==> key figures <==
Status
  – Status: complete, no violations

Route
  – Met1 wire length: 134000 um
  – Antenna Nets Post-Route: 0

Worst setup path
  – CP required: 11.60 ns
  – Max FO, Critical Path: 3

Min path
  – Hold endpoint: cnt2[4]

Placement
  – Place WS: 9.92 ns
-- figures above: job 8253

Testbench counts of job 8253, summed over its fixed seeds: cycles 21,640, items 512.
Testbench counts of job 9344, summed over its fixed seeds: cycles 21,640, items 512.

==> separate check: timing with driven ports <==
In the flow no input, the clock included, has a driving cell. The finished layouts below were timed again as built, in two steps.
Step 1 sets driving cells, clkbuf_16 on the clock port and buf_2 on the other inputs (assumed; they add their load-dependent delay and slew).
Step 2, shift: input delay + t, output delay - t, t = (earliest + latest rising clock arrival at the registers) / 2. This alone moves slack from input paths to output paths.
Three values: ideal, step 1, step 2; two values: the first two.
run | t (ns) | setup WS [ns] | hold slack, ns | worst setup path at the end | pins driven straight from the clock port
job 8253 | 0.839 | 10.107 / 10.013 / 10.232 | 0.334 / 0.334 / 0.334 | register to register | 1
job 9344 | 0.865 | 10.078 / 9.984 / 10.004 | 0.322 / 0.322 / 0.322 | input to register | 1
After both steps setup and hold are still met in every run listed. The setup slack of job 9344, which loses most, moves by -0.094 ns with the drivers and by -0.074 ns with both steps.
This design comes from an exercise in tuning for small area, a short achievable clock period and few clock cycles on the open sky130 flow, not from production work. Where RTL was checked, it was by simulation tests only, not by an equivalence proof against the original. No activity file was given, so power comes from the tool's default toggle rates.

==> job 9314: inputs <==
==> flow/design.v (excerpt) <==
module rtcc_rsdec (
    input  wire       clk,
    input  wire       rst,
    input  wire [3:0] cfg_m,
    input  wire [3:0] cfg_r,
    input  wire [7:0] cfg_n,
    input  wire       in_valid,
    output wire       in_ready,
    input  wire [7:0] in_sym,
    output reg        cor_valid,
    output reg  [7:0] cor_pos,
    output reg  [7:0] cor_val,
    output reg        done,
    output reg        res_fail,
    output reg  [1:0] res_reason,
    output reg  [3:0] res_ncorr,
    output reg  [3:0] res_degl,
    output reg  [3:0] res_len
);
    integer i;
    genvar g;
    reg  [7:0] a_cnt;
    reg  [5:0] a_mh;             
    reg  [3:0] a_r;
    reg  [7:0] a_n;
    reg  [7:0] as [0:7];
    reg        in_rdy;
    reg        q_full;
    reg  [5:0] q_mh;
    reg  [3:0] q_r;
    reg  [7:0] q_n;
    reg  [7:0] qs [0:7];
    assign in_ready = in_rdy;
    wire accept  = in_valid && in_rdy;
    wire a_first = (a_cnt == 8'd0);
    wire a_last  = !a_first && (a_cnt + 8'd1 == a_n);
    wire a_last1 = a_first ? (cfg_n == 8'd2) : (a_cnt + 8'd2 == a_n);
    wire [7:0] as_mul [0:7];
    generate
        for (g = 0; g < 8; g = g + 1) begin : g_as
            rtcc_gf_cmul #(.K(g + 1)) u_c (.v(as[g]), .mh(a_mh), .p(as_mul[g]));
        end
    endgenerate
    localparam S_IDLE = 0;
    localparam S_BMT  = 1;       
    localparam S_BMI  = 2;       
    localparam S_CK   = 3;       
    localparam S_CH1  = 4;       
    localparam S_OM   = 5;       
    localparam S_CH2I = 6;       
    localparam S_CH2  = 7;       
    localparam S_FN   = 8;       
    localparam S_TR   = 9;       
    localparam S_TR2  = 10;      
    localparam S_TR3  = 11;      
    reg  [11:0] st;
    reg  [5:0] p_mh;
    reg  [3:0] p_r;
    reg  [7:0] p_n;
    reg  [7:0] ps   [0:7];       
    reg  [7:0] lam  [0:8];       
    reg  [7:0] bp   [0:8];       
  ...
Settings: LEC_CHECK=0, CAP_MARGIN=20, CORE_MARGIN=2, CORE_UTILIZATION=30, PLACE_DENSITY=0.4, SLEW_MARGIN=20; clock period 18.0 ns.
standard.sh (not shown) runs the stock make flow with config.mk's settings and CLKGATE_MAP_FILE= SYNTH_SCRIPT=/design/flow/synth_recipe.tcl, a recipe that flattens the netlist after the stock synthesis.
==> flow/flow/run.sh <==
#!/bin/bash
# Standard ORFS layout (the standard.sh, unchanged synthesis), with the timing
# repair steps asked to leave a larger setup margin. The tools' output goes to flow.log.
set -euo pipefail
MARGIN=$(cat flow/margin.txt)
bash standard.sh SETUP_SLACK_MARGIN=$MARGIN finish > flow.log 2>&1
==> flow/flow/margin.txt <==
12
==> job 4182 (differences from job 9314) <==
--- a/flow/design.v
+++ b/flow/design.v
@@ -109,10 +109,15 @@
     reg        q_full;
     reg  [5:0] q_mh;
     reg  [3:0] q_r;
     reg  [7:0] q_n;
     reg  [7:0] qs [0:7];
+    reg        q2_full;
+    reg  [5:0] q2_mh;
+    reg  [3:0] q2_r;
+    reg  [7:0] q2_n;
+    reg  [7:0] q2s [0:7];
     assign in_ready = in_rdy;
     wire accept  = in_valid && in_rdy;
     wire a_first = (a_cnt == 8'd0);
     wire a_last  = !a_first && (a_cnt + 8'd1 == a_n);
     wire a_last1 = a_first ? (cfg_n == 8'd2) : (a_cnt + 8'd2 == a_n);
@@ -290,17 +295,65 @@
         lam_at = (k <= 4'd8) ? lam[k] : 8'd0;
     endfunction
     function [7:0] bsh_at(input [3:0] k, input [3:0] sh);    
         bsh_at = (k >= sh) ? bp[k - sh] : 8'd0;
     endfunction
-    wire q_busy = q_full && !p_take;
+    reg  [3:0] la_i, lb_i, lc_i, bb_i;
+    reg        bb_v;
+    reg  [2:0] p0_i, p1_i, p2_i;
+    always @* begin
+        la_i = 4'd0; lb_i = 4'd1; lc_i = 4'd2;
+        p0_i = p_r[2:0] - 3'd1;
+        p1_i = p_r[2:0] - 3'd2;
+        p2_i = p_r[2:0] - 3'd3;
+        bb_i = bm_L - bm_s;
+        bb_v = (bm_L >= bm_s);
+        if (st[S_BMT]) la_i = bm_L;
+        if (st[S_BMI]) begin
+            la_i = idx - 4'd1;
+            bb_i = bidx - 4'd1;
+            bb_v = bval && (bidx != 4'd0);
+            p2_i = bm_t[2:0] + 3'd1 - idx[2:0];
+        end
+        if (st[S_OM]) begin
+            if (olast) begin
+                p0_i = ok_n[2:0];
+                p1_i = ok_n[2:0] - 3'd1;
+                p2_i = ok_n[2:0] - 3'd2;
+            end else begin
+                la_i = oi0 + 4'd3;
+                lb_i = oi1 + 4'd3;
+                lc_i = oi2 + 4'd3;
+                p0_i = os0 - 3'd3;
+                p1_i = os1 - 3'd3;
+                p2_i = os2 - 3'd3;
+            end
+        end
+        if (st[S_FN]) p0_i = fk[2:0] - 3'd1;
+    end
+    wire [7:0] la_v = lam_at(la_i);
+    wire [7:0] lb_v = lam_at(lb_i);
+    wire [7:0] lc_v = lam_at(lc_i);
+    wire [7:0] bb_v8 = bb_v ? bp[bb_i] : 8'd0;
+    wire [7:0] p0_v = ps[p0_i];
+    wire [7:0] p1_v = ps[p1_i];
+    wire [7:0] p2_v = ps[p2_i];
+    wire q2_mv  = q2_full && (!q_full || p_take);
+    wire q_busy = q2_full && !q2_mv;
     always @(posedge clk) begin
         cor_valid <= 1'b0;
         done      <= 1'b0;
         begin
             in_rdy <= (accept && a_last) || !(q_busy && (a_last || a_last1));
-            q_full <= q_busy || (accept && a_last);
+            q2_full <= q_busy || (accept && a_last);
+            q_full  <= (q_full && !p_take) || q2_mv;
+            if (q2_mv) begin
+                for (i = 0; i < 8; i = i + 1) qs[i] <= q2s[i];
+                q_mh <= q2_mh;
+                q_r  <= q2_r;
+                q_n  <= q2_n;
+            end
             if (accept) begin
                 a_cnt <= a_last ? 8'd0 : a_cnt + 8'd1;
                 if (a_first) begin
                     a_mh <= {cfg_m == 4'd8, cfg_m == 4'd7, cfg_m == 4'd6,
                              cfg_m == 4'd5, cfg_m == 4'd4, cfg_m == 4'd3};
@@ -308,14 +361,14 @@
                     a_n  <= cfg_n;
                 end
                 for (i = 0; i < 8; i = i + 1)
                     as[i] <= a_first ? in_sym : (as_mul[i] ^ in_sym);
                 if (a_last) begin
-                    for (i = 0; i < 8; i = i + 1) qs[i] <= as_mul[i] ^ in_sym;
-                    q_mh <= a_mh;
-                    q_r  <= a_r;
-                    q_n  <= a_n;
+                    for (i = 0; i < 8; i = i + 1) q2s[i] <= as_mul[i] ^ in_sym;
+                    q2_mh <= a_mh;
+                    q2_r  <= a_r;
+                    q2_n  <= a_n;
                 end
             end
             case (1'b1)
             st[S_IDLE]: begin
                 if (q_full) begin
@@ -356,19 +409,19 @@
                     if (lc) begin
                         bm_Ln <= bm_tl;
                         idx   <= bm_tl;
                         bidx  <= bm_tl - bm_s;
                         bval  <= (bm_tl >= bm_s);
-                        o1a   <= lam_at(bm_tl);
+                        o1a   <= 8'd0;       
                         o2a   <= bsh_at(bm_tl, bm_s);
                     end else begin
                         bm_Ln <= bm_L;
                         idx   <= bm_L;
                         bidx  <= bm_L - bm_s;
                         bval  <= (bm_L >= bm_s);
-                        o1a   <= lam_at(bm_L);
-                        o2a   <= bsh_at(bm_L, bm_s);
+                        o1a   <= la_v;
+                        o2a   <= bb_v8;
                     end
                     dacc <= 8'd0;
                     pend <= 1'b0;
                     st   <= 12'd1 << S_BMI;
                 end
@@ -376,13 +429,13 @@
             st[S_BMI]: begin
                 lam[idx] <= lnew;
                 if (bm_lc) bp[idx] <= o1a;
                 dacc <= dfin;
                 lnq  <= lnew;
-                o3b  <= ps[bm_t[2:0] + 3'd1 - idx[2:0]];
-                o1a  <= lam_at(idx - 4'd1);
-                o2a  <= (bval && bidx != 4'd0) ? bp[bidx - 4'd1] : 8'd0;
+                o3b  <= p2_v;
+                o1a  <= la_v;
+                o2a  <= bb_v8;
                 pend <= (bm_t + 4'd1 < p_r) && (idx <= bm_t + 4'd1);
                 bidx <= bidx - 4'd1;
                 bval <= bval && (bidx != 4'd0);
                 if (idx == 4'd0) begin
                     bm_t   <= bm_t + 4'd1;
@@ -408,10 +461,30 @@
                     res_reason <= 2'd1;
                     res_ncorr  <= 4'd0;
                     res_degl   <= deg_l;
                     res_len    <= bm_L;
                     st         <= 12'd1 << S_IDLE;
+                end else if (deg_l == 4'd1) begin
+                    fast  <= 1'b1;
+                    ok    <= p_r - 4'd1;
+                    olim  <= (p_r - 4'd1 < 4'd1) ? p_r - 4'd1 : 4'd1;
+                    oi0   <= 4'd0;
+                    oi1   <= 4'd1;
+                    oi2   <= 4'd2;
+                    os0   <= p_r[2:0] - 3'd1;
+                    os1   <= p_r[2:0] - 3'd2;
+                    os2   <= p_r[2:0] - 3'd3;
+                    ov    <= {1'b0, p_r != 4'd1, 1'b1};
+                    olast <= 1'b1;
+                    dacc  <= 8'd0;
+                    o1a   <= lam[0];
+                    bm_b  <= p0_v;
+                    o2a   <= lam[1];
+                    bm_d  <= p1_v;
+                    lnq   <= lam[2];
+                    o3b   <= p2_v;
+                    st    <= 12'd1 << S_OM;
                 end else begin
                     for (i = 1; i <= 8; i = i + 1) bp[i] <= lam[i];
                     rN   <= {1'b0, nmax};
                     rn   <= {1'b0, p_n};
                     vm   <= {deg_l <= 4'd4, deg_l <= 4'd4, deg_l <= 4'd4, 1'b1};
@@ -453,15 +526,15 @@
                         ov    <= {(p_r - 4'd1 < dl ? p_r - 4'd1 : dl) >= 4'd2,
                                   (p_r - 4'd1 < dl ? p_r - 4'd1 : dl) >= 4'd1, 1'b1};
                         olast <= ((p_r - 4'd1 < dl ? p_r - 4'd1 : dl) <= 4'd2);
                         dacc  <= 8'd0;
                         o1a   <= lam[0];
-                        bm_b  <= ps[p_r[2:0] - 3'd1];
+                        bm_b  <= p0_v;
                         o2a   <= lam[1];
-                        bm_d  <= ps[p_r[2:0] - 3'd2];
+                        bm_d  <= p1_v;
                         lnq   <= lam[2];
-                        o3b   <= ps[p_r[2:0] - 3'd3];
+                        o3b   <= p2_v;
                         st    <= 12'd1 << S_OM;
                     end else if (call_n == dl || c1eN || (dl == 4'd1 && c1en)) begin
                         done       <= 1'b1;
                         res_fail   <= 1'b1;
                         res_reason <= (call_n == dl || dl == 4'd1) ? 2'd2 : 2'd1;
@@ -522,15 +595,15 @@
                         os1   <= ok_n[2:0] - 3'd1;
                         os2   <= ok_n[2:0] - 3'd2;
                         ov    <= {olim_n >= 4'd2, olim_n >= 4'd1, 1'b1};
                         olast <= (olim_n <= 4'd2);
                         o1a   <= lam[0];
-                        bm_b  <= ps[ok_n[2:0]];
+                        bm_b  <= p0_v;
                         o2a   <= lam[1];
-                        bm_d  <= ps[ok_n[2:0] - 3'd1];
+                        bm_d  <= p1_v;
                         lnq   <= lam[2];
-                        o3b   <= ps[ok_n[2:0] - 3'd2];
+                        o3b   <= p2_v;
                     end
                 end else begin
                     dacc  <= osum;
                     oi0   <= oi0 + 4'd3;
                     oi1   <= oi1 + 4'd3;
@@ -538,16 +611,16 @@
                     os0   <= os0 - 3'd3;
                     os1   <= os1 - 3'd3;
                     os2   <= os2 - 3'd3;
                     ov    <= {oi2 + 4'd3 <= olim, oi1 + 4'd3 <= olim, oi0 + 4'd3 <= olim};
                     olast <= (oi2 + 4'd3 >= olim);
-                    o1a   <= lam_at(oi0 + 4'd3);
-                    bm_b  <= ps[os0 - 3'd3];
-                    o2a   <= lam_at(oi1 + 4'd3);
-                    bm_d  <= ps[os1 - 3'd3];
-                    lnq   <= lam_at(oi2 + 4'd3);
-                    o3b   <= ps[os2 - 3'd3];
+                    o1a   <= la_v;
+                    bm_b  <= p0_v;
+                    o2a   <= lb_v;
+                    bm_d  <= p1_v;
+                    lnq   <= lc_v;
+                    o3b   <= p2_v;
                 end
             end
             st[S_CH2I]: begin
                 for (i = 1; i <= 8; i = i + 1) bp[i] <= lam[i];
                 xe      <= 8'd1;
@@ -566,14 +639,22 @@
                     cor_pos <= r2pb - {6'd0, rj};
                     r2m     <= r2m & ~(4'd1 << rj);
                     dacc    <= 8'd0;
                     lnq     <= 8'd1;
                     fk      <= p_r - 4'd1;
-                    o1a     <= ps[p_r[2:0] - 3'd1];
+                    o1a     <= p0_v;
                     fh      <= 1'b1;
                     fi      <= m_m1;
                     st      <= 12'd1 << S_FN;
+                end else if (!im[0]) begin
+                    done       <= 1'b1;
+                    res_fail   <= 1'b1;
+                    res_reason <= 2'd2;
+                    res_ncorr  <= 4'd0;
+                    res_degl   <= dl;
+                    res_len    <= bm_L;
+                    st         <= 12'd1 << S_IDLE;
                 end else begin
                     r2m  <= lroot & im;
                     for (i = 0; i < 4; i = i + 1) r2odd[i] <= lodd[i];
                     r2xe <= xe;
                     r2pb <= rn[7:0] - 8'd1;
@@ -590,11 +671,11 @@
                 end
             end
             st[S_FN]: begin
                 if (fh) begin
                     dacc <= m1p;
-                    o1a  <= ps[fk[2:0] - 3'd1];
+                    o1a  <= p0_v;
                     if (fk == 4'd0) fh <= 1'b0;
                     else            fk <= fk - 4'd1;
                 end
                 if (fi != 4'd0) begin
                     lnq <= sqp;
@@ -622,10 +703,11 @@
         end
         if (rst) begin
             a_cnt     <= 8'd0;
             in_rdy    <= 1'b1;
             q_full    <= 1'b0;
+            q2_full   <= 1'b0;
             st        <= 12'd1 << S_IDLE;
             cor_valid <= 1'b0;
             done      <= 1'b0;
         end
     end
==> flow/run.sh (new file) <==
#!/bin/bash
# synth_recipe.tcl (not shown) runs the flow's synth.tcl, then flattens the netlist and writes it again
# the make line also repeats each setting of config.mk as NAME=value (left out here)
make -C /OpenROAD-flow-scripts/flow DESIGN_CONFIG=/design/flow/config.mk WORK_HOME=/design/flow/orfs CLKGATE_MAP_FILE= SYNTH_SCRIPT=/design/flow/synth_recipe.tcl finish
removed: flow/flow/run.sh
removed: flow/flow/margin.txt
removed: flow/standard.sh
==> run summary <==
wire per inst: 30.64 um
routed via count: 53.97k
initial antenna violation count: 8
outcome: finished clean
Worst-Skew Late Latency: 0.80 ns
met1 wire length: 130900 um
Seq pwr share: 45.5%
largest registers: bp x128, lam x72
synth top area cells: edfxtp_1 (38%), xnor2_1 (9.6%), xor2_1 (7.8%), nand2_1 (4.7%), mux4_2 (3.0%)
That was job 4182.
This design comes from an exercise in tuning for small area on the open sky130 flow, not from production work.
Function was checked by simulation only, so behaviour that the tests miss may differ from the original.
No activity file was given, so power comes from the tool's default toggle rates.

--- design.v ---
module pe_cmd_rom (
    input  wire [2:0]  step,
    input  wire [4:0]  idx,
    output wire [7:0]  data,
    output wire        last,
    output wire [4:0]  len
);
    assign data[0] = (!idx[4] & !idx[3] & !idx[2] & !idx[0]) |
        (!step[0] & idx[2] & !idx[1] & !idx[0]) |
        (step[2] & idx[3] & idx[2] & !idx[1]) |
        (!idx[3] & idx[2] & idx[1] & idx[0]) |
        (!step[2] & !idx[3] & idx[2] & idx[0]) |
        (step[2] & idx[2] & !idx[1] & !idx[0]) |
        (step[2] & step[1] & !idx[3] & idx[1] & idx[0]) |
        (step[2] & step[0] & !idx[3] & idx[1] & idx[0]) |
        (!step[2] & idx[3] & !idx[2] & !idx[1] & !idx[0]);
    assign data[1] = (step[2] & !idx[2] & idx[1] & !idx[0]) |
        (!step[2] & !step[1] & !step[0] & idx[2]) |
        (step[1] & step[0] & !idx[3] & idx[2] & !idx[1] & !idx[0]) |
        (idx[3] & !idx[2] & !idx[1] & !idx[0]) |
        (step[2] & idx[3] & !idx[2] & idx[1]) |
        (step[2] & idx[3] & !idx[1] & !idx[0]) |
        (step[2] & step[1] & !idx[3] & idx[1] & !idx[0]) |
        (step[2] & step[0] & !idx[3] & idx[1] & !idx[0]) |
        (!step[2] & !idx[3] & idx[2] & idx[1] & idx[0]);
    assign data[2] = (step[1] & step[0] & !idx[3] & !idx[2] & idx[1] & !idx[0]) |
        (step[2] & !step[1] & !step[0] & idx[2] & !idx[1] & !idx[0]) |
        (!idx[3] & idx[2] & idx[1] & idx[0]) |
        (step[2] & idx[3] & !idx[2] & idx[1] & !idx[0]) |
        (step[2] & idx[3] & idx[2] & !idx[1] & !idx[0]) |
        (step[1] & !step[0] & !idx[3] & idx[2] & idx[1]) |
        (!step[1] & step[0] & !idx[3] & idx[2] & idx[1]);
    assign data[3] = (step[2] & step[1] & !idx[3] & idx[1] & !idx[0]) |
        (step[2] & step[0] & !idx[3] & idx[1] & !idx[0]) |
        (step[1] & step[0] & !idx[3] & !idx[2] & idx[1] & !idx[0]) |
        (step[1] & step[0] & !idx[3] & idx[2] & !idx[1] & !idx[0]) |
        (idx[4]) |
        (step[2] & idx[3] & !idx[2] & idx[0]) |
        (step[2] & idx[3] & idx[2] & !idx[0]) |
        (step[2] & idx[2] & idx[1] & idx[0]) |
        (step[1] & !step[0] & !idx[3] & idx[2] & idx[0]) |
        (!step[1] & step[0] & !idx[3] & idx[2] & idx[0]);
    assign data[4] = (!step[1] & !step[0] & idx[2] & !idx[1] & !idx[0]) |
        (!step[2] & !step[1] & idx[2]) |
        (!step[2] & !step[0] & idx[2]) |
        (step[0] & !idx[3] & idx[2] & idx[1] & !idx[0]) |
        (step[1] & !idx[3] & idx[2] & idx[1] & !idx[0]) |
        (step[2] & idx[3] & !idx[1] & !idx[0]) |
        (step[2] & idx[3] & idx[1] & idx[0]);
    assign data[5] = (!idx[4] & !idx[2] & !idx[1] & !idx[0]) |
        (step[2] & idx[3] & !idx[0]) |
        (!step[2] & !step[1] & idx[2]) |
        (step[2] & idx[3] & idx[2]) |
        (!step[2] & !step[0] & idx[2]) |
        (!step[2] & !idx[3] & idx[2] & idx[1] & !idx[0]);
    assign data[6] = (!idx[3] & !idx[2] & !idx[1] & !idx[0]) |
        (!step[2] & idx[3] & !idx[2] & !idx[1]) |
        (step[2] & idx[3] & idx[2] & idx[0]) |
        (step[2] & idx[3] & idx[2] & idx[1]) |
        (step[1] & !step[0] & idx[2] & !idx[1] & idx[0]) |
        (!step[1] & step[0] & idx[2] & !idx[1] & idx[0]);
    assign data[7] = (step[2] & step[1] & idx[2] & idx[1]) |
        (step[2] & step[0] & idx[2] & idx[1]) |
        (step[2] & idx[3] & !idx[2] & !idx[1] & idx[0]);
    assign last = (idx[4]) |
        (!step[2] & !step[1] & idx[2]) |
        (!step[2] & !step[0] & idx[2]) |
        (!step[1] & !step[0] & idx[2] & idx[1]) |
        (step[2] & idx[3] & idx[2] & idx[1]);
    assign len  = (step <  3'd3) ? 5'd5  :
                  (step == 3'd3) ? 5'd17 :
                  (step == 3'd4) ? 5'd7  : 5'd15;
endmodule
module pe_tpl_rom (
    input  wire [2:0]  step,
    input  wire        idx_lt4,    
    input  wire [1:0]  idx,        
    input  wire [7:0]  data,
    output wire        mis,
    output wire        long_enough
);
    wire s0 = (step == 3'd0);
    wire [7:0] t = s0             ? ((idx == 2'd1) ? 8'h01 : (idx == 2'd3) ? 8'h39 : 8'h00) :
                   (step == 3'd3) ? ((idx == 2'd1) ? 8'h0A : 8'h00) :
                   (step == 3'd4) ? ((idx == 2'd1) ? 8'h15 : 8'h00) :
                                    ((idx == 2'd0) ? 8'h02 : (idx == 2'd2) ? 8'hA0 : 8'h00);
    wire in_tpl = idx_lt4 && (s0 || idx != 2'd3);
    assign mis = in_tpl && (data != t);
    assign long_enough = !idx_lt4 || (s0 ? (idx == 2'd3) : idx[1]);
endmodule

*****

Directions
Return only the lines between the one holding "(step[1] & !step[0] & !idx[3] & idx[2] & idx[0])" and the one holding "(step[1] & !idx[3]", inclusive, exactly as they appear above.

Task answer
        (step[1] & !step[0] & !idx[3] & idx[2] & idx[0]) |
        (!step[1] & step[0] & !idx[3] & idx[2] & idx[0]);
    assign data[4] = (!step[1] & !step[0] & idx[2] & !idx[1] & !idx[0]) |
        (!step[2] & !step[1] & idx[2]) |
        (!step[2] & !step[0] & idx[2]) |
        (step[0] & !idx[3] & idx[2] & idx[1] & !idx[0]) |
        (step[1] & !idx[3] & idx[2] & idx[1] & !idx[0]) |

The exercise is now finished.